Goal of the exercise:
Take the records below from their first line to the line with "final: 3141 / 0.0005092 / 0.4441", and restate those lines word for word.

Records to use:
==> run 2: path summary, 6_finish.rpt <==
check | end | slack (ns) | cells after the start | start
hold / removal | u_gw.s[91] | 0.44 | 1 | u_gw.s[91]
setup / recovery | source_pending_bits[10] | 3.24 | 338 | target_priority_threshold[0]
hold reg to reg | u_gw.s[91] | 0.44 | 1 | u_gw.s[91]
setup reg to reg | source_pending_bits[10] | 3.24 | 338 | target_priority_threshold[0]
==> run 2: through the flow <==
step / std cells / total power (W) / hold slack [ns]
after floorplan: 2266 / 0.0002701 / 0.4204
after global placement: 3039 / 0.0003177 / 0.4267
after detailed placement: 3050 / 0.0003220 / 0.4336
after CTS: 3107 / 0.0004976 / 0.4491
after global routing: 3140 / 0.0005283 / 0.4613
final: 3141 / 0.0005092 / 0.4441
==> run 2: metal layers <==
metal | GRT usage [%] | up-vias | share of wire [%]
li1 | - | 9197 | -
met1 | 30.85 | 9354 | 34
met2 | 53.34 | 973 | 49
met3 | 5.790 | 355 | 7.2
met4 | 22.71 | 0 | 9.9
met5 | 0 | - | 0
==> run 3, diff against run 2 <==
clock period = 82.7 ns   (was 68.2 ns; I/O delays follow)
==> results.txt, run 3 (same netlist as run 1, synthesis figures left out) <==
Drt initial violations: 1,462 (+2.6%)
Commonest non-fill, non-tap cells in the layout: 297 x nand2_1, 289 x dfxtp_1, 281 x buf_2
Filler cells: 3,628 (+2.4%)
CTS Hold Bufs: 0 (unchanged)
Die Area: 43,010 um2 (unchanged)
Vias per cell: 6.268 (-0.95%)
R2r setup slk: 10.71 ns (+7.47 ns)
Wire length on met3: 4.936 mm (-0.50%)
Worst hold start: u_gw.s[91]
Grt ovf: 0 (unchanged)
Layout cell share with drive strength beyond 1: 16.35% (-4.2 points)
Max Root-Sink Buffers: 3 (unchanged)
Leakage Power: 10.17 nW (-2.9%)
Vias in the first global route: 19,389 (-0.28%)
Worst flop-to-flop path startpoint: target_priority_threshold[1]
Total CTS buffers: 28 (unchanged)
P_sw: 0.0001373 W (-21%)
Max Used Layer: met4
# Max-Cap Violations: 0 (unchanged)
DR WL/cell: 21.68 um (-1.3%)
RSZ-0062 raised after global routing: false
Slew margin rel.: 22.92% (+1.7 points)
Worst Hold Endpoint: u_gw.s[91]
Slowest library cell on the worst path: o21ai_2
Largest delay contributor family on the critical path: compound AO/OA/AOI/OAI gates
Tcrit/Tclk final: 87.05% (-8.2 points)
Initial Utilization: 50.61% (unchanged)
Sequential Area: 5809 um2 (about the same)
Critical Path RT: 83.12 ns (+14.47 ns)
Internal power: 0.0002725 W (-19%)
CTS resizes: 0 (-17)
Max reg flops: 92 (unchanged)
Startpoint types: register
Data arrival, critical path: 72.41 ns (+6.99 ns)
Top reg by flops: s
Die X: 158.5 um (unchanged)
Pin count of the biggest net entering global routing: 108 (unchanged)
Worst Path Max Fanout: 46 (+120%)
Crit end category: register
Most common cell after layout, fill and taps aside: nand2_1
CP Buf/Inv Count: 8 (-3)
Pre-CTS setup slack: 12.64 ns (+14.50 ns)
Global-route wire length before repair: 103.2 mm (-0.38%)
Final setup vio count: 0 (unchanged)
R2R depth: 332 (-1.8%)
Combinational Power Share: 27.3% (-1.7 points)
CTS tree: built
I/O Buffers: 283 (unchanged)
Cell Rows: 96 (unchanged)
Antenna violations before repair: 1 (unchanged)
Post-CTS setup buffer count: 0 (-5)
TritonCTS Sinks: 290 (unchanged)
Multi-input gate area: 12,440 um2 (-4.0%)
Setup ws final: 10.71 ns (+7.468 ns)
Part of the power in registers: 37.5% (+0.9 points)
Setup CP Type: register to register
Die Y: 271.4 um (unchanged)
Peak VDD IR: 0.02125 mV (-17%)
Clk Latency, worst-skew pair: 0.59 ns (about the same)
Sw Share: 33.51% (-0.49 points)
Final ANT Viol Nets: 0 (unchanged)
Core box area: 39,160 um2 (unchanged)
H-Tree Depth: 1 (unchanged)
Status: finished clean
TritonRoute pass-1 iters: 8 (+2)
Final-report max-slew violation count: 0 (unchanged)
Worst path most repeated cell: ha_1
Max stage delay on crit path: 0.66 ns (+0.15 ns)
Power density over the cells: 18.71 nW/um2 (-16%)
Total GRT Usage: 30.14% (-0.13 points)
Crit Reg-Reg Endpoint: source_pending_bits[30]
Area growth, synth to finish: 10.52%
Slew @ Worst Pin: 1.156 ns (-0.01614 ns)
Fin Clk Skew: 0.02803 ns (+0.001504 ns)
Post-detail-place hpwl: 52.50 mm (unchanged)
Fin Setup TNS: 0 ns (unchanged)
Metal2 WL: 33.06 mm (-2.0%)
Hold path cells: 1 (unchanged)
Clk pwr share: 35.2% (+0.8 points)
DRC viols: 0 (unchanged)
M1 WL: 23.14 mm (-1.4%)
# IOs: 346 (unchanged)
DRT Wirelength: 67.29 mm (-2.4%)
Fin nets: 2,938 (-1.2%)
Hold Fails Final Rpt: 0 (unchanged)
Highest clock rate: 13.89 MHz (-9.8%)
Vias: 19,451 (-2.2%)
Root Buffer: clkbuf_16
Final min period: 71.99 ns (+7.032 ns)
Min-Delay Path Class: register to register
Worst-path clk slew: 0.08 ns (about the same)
==> src/core/lmp_pkg.sv <==
package lmp_pkg;
  localparam logic [7:0] ADDR_PICTURE = 8'h00;
  localparam logic [7:0] ADDR_MOVIE = 8'h01;
  localparam logic [7:0] ADDR_PLAYBACK = 8'h02;
  localparam logic [7:0] ADDR_HOLD_SHIFT = 8'h03;
  localparam logic [7:0] ADDR_REPEAT_SCAN = 8'h04;
  localparam logic [7:0] ADDR_CURRENT = 8'h05;
  localparam logic [7:0] RST_PICTURE = 8'h00;
  localparam logic [7:0] RST_MOVIE = 8'h00;
  localparam logic [7:0] RST_PLAYBACK = 8'h00;
  localparam logic [7:0] RST_HOLD_SHIFT = 8'h00;
  localparam logic [7:0] RST_REPEAT_SCAN = 8'h20;
  localparam logic [7:0] RST_CURRENT = 8'h00;
  localparam int BIT_BLINK_OFF = 7;
  localparam int BIT_END_LAST = 6;
  localparam int BIT_FADE = 7;
  localparam int BIT_DIR = 6;
  localparam int BIT_BLOCK = 5;
  localparam int BIT_SCROLL = 4;
  localparam int BIT_BLINK_SLOW = 4;
  localparam int BIT_PIC_BLINK = 7;
  localparam int BIT_SHOW = 6;
  localparam logic [2:0] LOOP_ENDLESS = 3'h7;
  localparam logic [2:0] LOOP_INVALID = 3'h0;
  localparam logic [3:0] SCAN_ALL = 4'hb;
  localparam int CLK_HZ = 40000000;
  localparam int SCAN_ALL_HZ = 430;
  localparam int SEGMENTS = 12;
  // Cycles for one segment slot so that twelve slots refresh at 430 Hz.
  localparam int SEG_CYC = CLK_HZ / (SCAN_ALL_HZ * SEGMENTS);
  localparam int HOLD_STEP_US = 32500;
  localparam int HOLD_STEP_CYC = HOLD_STEP_US * (CLK_HZ / 1000000);
  localparam int BLINK_FAST_MS = 1500;
  localparam int BLINK_SLOW_MS = 3000;
  localparam int BLINK_FAST_CYC = BLINK_FAST_MS * (CLK_HZ / 1000);
  localparam int BLINK_SLOW_CYC = BLINK_SLOW_MS * (CLK_HZ / 1000);
  typedef enum logic [1:0] {
    LMP_IDLE = 2'b00,
    LMP_SHOW = 2'b01,
    LMP_HOLD = 2'b10,
    LMP_DONE = 2'b11
  } lmp_state_t;
endpackage

==> src/core/lmp_scan.sv <==
`timescale 1ns/1ps
module lmp_scan #(
  parameter int SEG_CYC = lmp_pkg::SEG_CYC
) (
  input wire logic clk,
  input wire logic sys_rst,
  input wire logic [3:0] scan_limit,
  output logic [3:0] segment,
  output logic frame_tick
);
  typedef struct packed {
    logic [15:0] cnt;
    logic [3:0] seg;
    logic tick;
  } lmp_scan_st_t;
  lmp_scan_st_t st_ff;
  lmp_scan_st_t nxt_st;
  logic [3:0] lim;
  always_comb begin
    lim = (scan_limit > lmp_pkg::SCAN_ALL) ? lmp_pkg::SCAN_ALL : scan_limit;
    nxt_st = st_ff;
    nxt_st.tick = 1'b0;
    if (st_ff.cnt == 16'(SEG_CYC - 1)) begin
      nxt_st.cnt = 16'h0000;
      // A frame only covers segment zero up to the limit, so fewer segments refresh faster.
      if (st_ff.seg >= lim) begin
        nxt_st.seg = 4'h0;
        nxt_st.tick = 1'b1;
      end else begin
        nxt_st.seg = st_ff.seg + 4'h1;
      end
    end else begin
      nxt_st.cnt = st_ff.cnt + 16'h0001;
    end
  end
  always_ff @(posedge clk) begin
    if (sys_rst) begin
      st_ff <= '0;
    end else begin
      st_ff <= nxt_st;
    end
  end
  assign segment = st_ff.seg;
  assign frame_tick = st_ff.tick;
  a_seg_bound: assert property (@(posedge clk) disable iff (sys_rst)
    st_ff.tick |-> $past(st_ff.seg) >= $past(lim)) else $error("Frame ended early.");
endmodule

Exercise answer:
==> run 2: path summary, 6_finish.rpt <==
check | end | slack (ns) | cells after the start | start
hold / removal | u_gw.s[91] | 0.44 | 1 | u_gw.s[91]
setup / recovery | source_pending_bits[10] | 3.24 | 338 | target_priority_threshold[0]
hold reg to reg | u_gw.s[91] | 0.44 | 1 | u_gw.s[91]
setup reg to reg | source_pending_bits[10] | 3.24 | 338 | target_priority_threshold[0]
==> run 2: through the flow <==
step / std cells / total power (W) / hold slack [ns]
after floorplan: 2266 / 0.0002701 / 0.4204
after global placement: 3039 / 0.0003177 / 0.4267
after detailed placement: 3050 / 0.0003220 / 0.4336
after CTS: 3107 / 0.0004976 / 0.4491
after global routing: 3140 / 0.0005283 / 0.4613
final: 3141 / 0.0005092 / 0.4441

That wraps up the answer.